Background: an optimization exercise with open tools, aiming at small area. Do not read the settings as production practice. RTL that was checked went through simulation tests only; none was proved equivalent to the original. No activity file was given, so power comes from the tool's default toggle rates. No driver is modelled on the clock port, so clocking that relies on it looks cheaper here than on a real chip.

== job 9528 ==
==> flow/design.v (excerpt) <==
module modbus_rtu_register_slave (
    input  logic        i_clk,
    input  logic        i_rst_n,
    input  logic        i_cfg_wr_en,
    input  logic [7:0]  i_cfg_wr_data,
    input  logic        i_valid,
    output logic        o_ready,
    input  logic [1:0]  i_func,
    input  logic [7:0]  i_rx_byte,
    input  logic        i_frame_end,
    input  logic [3:0]  i_host_index,
    input  logic [15:0] i_host_value,
    output logic        o_valid,
    input  logic        i_ready,
    output logic        o_kind,
    output logic [7:0]  o_tx_byte,
    output logic        o_last,
    output logic [15:0] o_read_value
);
For scale: ~1100 cells after synthesis, roughly 0.015 mm² of cells after synthesis.
clock: 10.0 ns
lec_check: 0
cap_margin: 20
core_margin: 2
core_utilization: 40
slew_margin: 20
standard.sh (not shown) runs the stock make flow with config.mk's settings and CLKGATE_MAP_FILE= SYNTH_SCRIPT=/design/flow/synth_recipe.tcl, a recipe that flattens the netlist after the stock synthesis.
==> flow/flow/run.sh <==
#!/bin/bash
# Own layout flow: the standard synthesis, then an area-oriented re-mapping of the
# combinational cells (registers kept as they are, same instances and names), then the
# standard ORFS layout with smaller port buffers and a coarser clock tree without dummy loads.
# Each tool writes its full output to its own log file in the work folder.
set -euo pipefail
WORK=$(pwd)
RES=$WORK/orfs/results/$FLOW_PLATFORM/modbus_rtu_register_slave/base
LIB=$FLOW_HOME/platforms/$FLOW_PLATFORM/lib/sky130_fd_sc_hd__tt_025C_1v80.lib
CTS_SET=$(cat "$WORK/flow/cts.args")

bash standard.sh synth > "$WORK/flow_synth.log" 2>&1

cp "$RES/1_2_yosys.v" "$WORK/synth_standard.v"
if ! grep -oE "sky130_fd_sc_hd__[a-z0-9_]+" "$WORK/synth_standard.v" | sort -u \
      | grep -E "__(df|edf|sdf|dl|sedf)" | grep -qvE "__(dfxtp_1|edfxtp_1)$"; then
  best=""
  best_area=""
  for seed in 1 2 3 4; do
    sed -e "s#@SEED@#$seed#g" "$WORK/flow/remap.abc" > "$WORK/remap_$seed.abc"
    sed -e "s#@LIB@#$LIB#g" -e "s#@IN@#$WORK/synth_standard.v#g" -e "s#@OUT@#$WORK/synth_remap_$seed.v#g" \
        -e "s#@FLOW@#$WORK/flow#g" -e "s#@ABC@#$WORK/remap_$seed.abc#g" \
        "$WORK/flow/remap.ys" > "$WORK/remap_$seed.ys"
    (timeout 1800 yosys -s "$WORK/remap_$seed.ys" > "$WORK/flow_remap_$seed.log" 2>&1 || true) &
  done
  wait
  for seed in 1 2 3 4; do
    if [[ -s "$WORK/synth_remap_$seed.v" ]] && grep -q "Found and reported 0 problems" "$WORK/flow_remap_$seed.log"; then
      area=$(grep "Chip area" "$WORK/flow_remap_$seed.log" | tail -1 | awk '{print $NF}')
      echo "seed $seed: $area" >> "$WORK/flow_remap_pick.log"
      if [[ -z "$best" ]] || awk -v a="$area" -v b="$best_area" 'BEGIN{exit !(a < b)}'; then
        best=$seed
        best_area=$area
      fi
    fi
  done
  if [[ -n "$best" ]]; then
    echo "picked seed $best: $best_area" >> "$WORK/flow_remap_pick.log"
    cp "$WORK/synth_remap_$best.v" "$RES/1_2_yosys.v"
    rm -f "$RES/1_synth.odb" "$RES/1_synth.sdc"
  fi
fi

bash standard.sh \
  "BUFFER_PORTS_ARGS=-buffer_cell sky130_fd_sc_hd__buf_1" \
  "CTS_ARGS=-sink_clustering_enable -repair_clock_nets -dont_use_dummy_load $CTS_SET" \
  finish > "$WORK/flow_layout.log" 2>&1
==> flow/flow/cts.args <==
-sink_clustering_size 18 -sink_clustering_max_diameter 50 -buf_list sky130_fd_sc_hd__clkbuf_8
==> flow/flow/remap.ys <==
# Re-map the combinational cells of the standard synthesis for area; registers are
# blackboxes here, so their instances, names and cell types stay as synthesis made them.
read_verilog @FLOW@/stubs.v
read_liberty -ignore_redef -ignore_miss_func @LIB@
read_verilog @IN@
hierarchy -top modbus_rtu_register_slave
flatten
opt_clean
stat -liberty @LIB@
abc -liberty @LIB@ -script @ABC@ -dont_use sky130_fd_sc_hd__probe_p_8 -dont_use sky130_fd_sc_hd__probec_p_8 -dont_use sky130_fd_sc_hd__lpflow_bleeder_1 -dont_use sky130_fd_sc_hd__lpflow_clkbufkapwr_1 -dont_use sky130_fd_sc_hd__lpflow_clkbufkapwr_16 -dont_use sky130_fd_sc_hd__lpflow_clkbufkapwr_2 -dont_use sky130_fd_sc_hd__lpflow_clkbufkapwr_4 -dont_use sky130_fd_sc_hd__lpflow_clkbufkapwr_8 -dont_use sky130_fd_sc_hd__lpflow_clkinvkapwr_1 -dont_use sky130_fd_sc_hd__lpflow_clkinvkapwr_16 -dont_use sky130_fd_sc_hd__lpflow_clkinvkapwr_2 -dont_use sky130_fd_sc_hd__lpflow_clkinvkapwr_4 -dont_use sky130_fd_sc_hd__lpflow_clkinvkapwr_8 -dont_use sky130_fd_sc_hd__lpflow_decapkapwr_12 -dont_use sky130_fd_sc_hd__lpflow_decapkapwr_3 -dont_use sky130_fd_sc_hd__lpflow_decapkapwr_4 -dont_use sky130_fd_sc_hd__lpflow_decapkapwr_6 -dont_use sky130_fd_sc_hd__lpflow_decapkapwr_8 -dont_use sky130_fd_sc_hd__lpflow_inputiso0n_1 -dont_use sky130_fd_sc_hd__lpflow_inputiso0p_1 -dont_use sky130_fd_sc_hd__lpflow_inputiso1n_1 -dont_use sky130_fd_sc_hd__lpflow_inputiso1p_1 -dont_use sky130_fd_sc_hd__lpflow_inputisolatch_1 -dont_use sky130_fd_sc_hd__lpflow_isobufsrc_1 -dont_use sky130_fd_sc_hd__lpflow_isobufsrc_16 -dont_use sky130_fd_sc_hd__lpflow_isobufsrc_2 -dont_use sky130_fd_sc_hd__lpflow_isobufsrc_4 -dont_use sky130_fd_sc_hd__lpflow_isobufsrc_8 -dont_use sky130_fd_sc_hd__lpflow_isobufsrckapwr_16 -dont_use sky130_fd_sc_hd__lpflow_lsbuf_lh_hl_isowell_tap_1 -dont_use sky130_fd_sc_hd__lpflow_lsbuf_lh_hl_isowell_tap_2 -dont_use sky130_fd_sc_hd__lpflow_lsbuf_lh_hl_isowell_tap_4 -dont_use sky130_fd_sc_hd__lpflow_lsbuf_lh_isowell_4 -dont_use sky130_fd_sc_hd__lpflow_lsbuf_lh_isowell_tap_1 -dont_use sky130_fd_sc_hd__lpflow_lsbuf_lh_isowell_tap_2 -dont_use sky130_fd_sc_hd__lpflow_lsbuf_lh_isowell_tap_4 
read_liberty -lib -ignore_redef @LIB@
splitnets
opt_clean -purge
hilomap -singleton -hicell sky130_fd_sc_hd__conb_1 HI -locell sky130_fd_sc_hd__conb_1 LO
insbuf -buf sky130_fd_sc_hd__buf_4 A X
hierarchy -top modbus_rtu_register_slave
check -assert
stat -liberty @LIB@
write_verilog -noattr -nohex -nodec @OUT@
Other scripts of this flow, unchanged in this note and not shown: flow/flow/README.md, flow/flow/remap.abc, flow/flow/stubs.v
The following lists how job 747 was set up differently from job 9528:
Settings: CORE_UTILIZATION: 40 -> 55; PLACE_DENSITY: unset -> 0.75.
==> flow/flow/cts.args <==
-sink_clustering_size 22 -sink_clustering_max_diameter 50 -buf_list sky130_fd_sc_hd__clkbuf_8
--- a/flow/flow/remap.ys
+++ b/flow/flow/remap.ys
@@ -7,3 +7,4 @@
 flatten
-opt_clean
+rename -hide w:*.*
+opt_clean -purge
 stat -liberty @LIB@
- On combinational power, job 9528 and job 747 are basically level.
- In the reports for job 9528 and job 747, the larger net switching power figure belongs to job 9528.
- A cell with the largest stage delay on the worst path of sky130_fd_sc_hd__buf_1 is what job 747 shows, while sky130_fd_sc_hd__o21ai_0 belongs to job 9528.
- [job 747 vs job 9528] number of cells produced by synthesis: lower in job 747
- Cmp job 9528 and job 747 / detailed-routed wire length on met2 / higher: job 747
- Looking at job 9528 and job 747, the global-route met3 utilization is a wash.
- The run with more setup slack is job 747; job 9528 has less.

-------

INSTRUCTIONS FOR THE TASK: Referring to the material above, set down exactly the lines between the line with "slew_margin: 20" and the line with "# Own layout", inclusive, and no other lines.

EXPECTED ANSWER:
slew_margin: 20
standard.sh (not shown) runs the stock make flow with config.mk's settings and CLKGATE_MAP_FILE= SYNTH_SCRIPT=/design/flow/synth_recipe.tcl, a recipe that flattens the netlist after the stock synthesis.
==> flow/flow/run.sh <==
#!/bin/bash
# Own layout flow: the standard synthesis, then an area-oriented re-mapping of the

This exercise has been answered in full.